Her verdict was a good one. Moton, 24, looked into a mirror, studied her new short haircut, and decreed, "Oh, that looks great." Then she primped and leaned closer to the mirror. "I love it."

The curly hairstyle was a holiday gift from Lonny Shane, a hairdresser at the OKYO Salon in Georgetown who makes frequent trips to the House of Ruth to give its homeless, pregnant residents a little taste of style.

Shane, 45, first gave haircuts to residents of the House of Ruth, a transitional shelter in Northeast Washington, last Thanksgiving, and has returned every five weeks or so since.

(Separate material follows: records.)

[config.mk]
export PLATFORM = sky130hd
export DESIGN_NAME = fnsyn_trig_ctrl
export DESIGN_NICKNAME = d
export VERILOG_FILES = /design/src/rtl/fnsyn_pkg.sv /design/src/rtl/fnsyn_trig_detect.sv /design/src/rtl/fnsyn_ramp_next.sv /design/src/rtl/fnsyn_phase_unit.sv /design/src/rtl/fnsyn_trig_ctrl.sv
export SDC_FILE = /design/constraint.sdc
export NUM_CORES = 1
export LEC_CHECK = 0
export ABC_AREA = 1
export BUFFER_PORTS_ARGS = -buffer_cell sky130_fd_sc_hd__buf_2
export CORE_MARGIN = 2
export CORE_UTILIZATION = 53
export DETAILED_ROUTE_END_ITERATION = 7
export GPL_TIMING_DRIVEN = 0
export PLACE_DENSITY = 0.78
export SYNTH_ARGS = -nofsm -noshare
export SYNTH_HDL_FRONTEND = slang
export SYNTH_SLANG_ARGS = --single-unit
[constraint.sdc]
create_clock -name clk_i -period 4.55 [get_ports clk_i]
set_input_delay 0.6825 -clock clk_i [delete_from_list [all_inputs] [get_ports clk_i]]
set_output_delay 0.6825 -clock clk_i [all_outputs]
set_load 0.005 [all_outputs]
[src/rtl/fnsyn_pkg.sv]
package fnsyn_pkg;
  localparam int MODE_W = 3;

  localparam logic [MODE_W-1:0] MODE_FRAC  = 3'd0;
  localparam logic [MODE_W-1:0] MODE_INT   = 3'd1;
  localparam logic [MODE_W-1:0] MODE_EXACT = 3'd2;
  localparam logic [MODE_W-1:0] MODE_FM    = 3'd3;
  localparam logic [MODE_W-1:0] MODE_PM    = 3'd4;
  localparam logic [MODE_W-1:0] MODE_RAMP0 = 3'd5;

  localparam int CTRL_AUTOSEED_BIT = 8;
  localparam int CTRL_EXT_EN_BIT   = 9;
  localparam int CTRL_SW_TRIG_BIT  = 10;

  function automatic logic is_ramp(input logic [MODE_W-1:0] m);
    return m >= MODE_RAMP0;
  endfunction

  function automatic logic is_buffered(input logic [MODE_W-1:0] m);
    return (m == MODE_FRAC) || (m == MODE_EXACT);
  endfunction
endpackage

He said it is his way of helping those who are less fortunate. "Not everyone can make large financial donations," Shane said on his most recent visit on Wednesday night. "But people like myself can donate time and energy."

Shane, who worked at salons owned by hairdresser Vidal Sassoon in London and New York before coming to Washington about two years ago, said Sassoon instilled in him a responsibility to "give something back to the community."

The 30-year veteran of the business said the value of a haircut goes beyond mere aesthetics.

"Self-esteem for these girls is very important," he said. "If we look in the mirror and like what we see, it's easier to do what has to be done. It's a feeling of well-being. If you feel good about yourself, you feel strong and confident."

Staff members at the House of Ruth said Shane's visits and donated hairstylings lift the spirits of residents, who otherwise couldn't afford his services. Women's haircuts at OKYO begin at $50.

"It seems to boost their morale and self-esteem," said Bonita Steele, a case manager at the home. "You have to realize they've been through a lot, having been homeless. They don't really have the kinds of things they need to take care of themselves."

Indeed, Moton, who is expecting her baby in February, said she hadn't had a haircut from a professional stylist in five years.

Moton said she thoroughly enjoyed the hour it took Shane to cut and style her hair. "I feel pampered," she said at one point.

Joan Walker, another House of Ruth resident whose hair Shane cut, also was happy with her new look. "He didn't take long -- he knows what he's doing, and I like that," said Walker, 31.

Shane enjoyed himself too.

As he worked on Moton, another resident, Nicole McCray, quipped, "One of the most famous hairdressers in Georgetown, working on some of the most important people in the world, us ladies and our babies. He puts his all into it. He moves with the curlers."

Shane smiled: "People in Georgetown don't talk to me like this."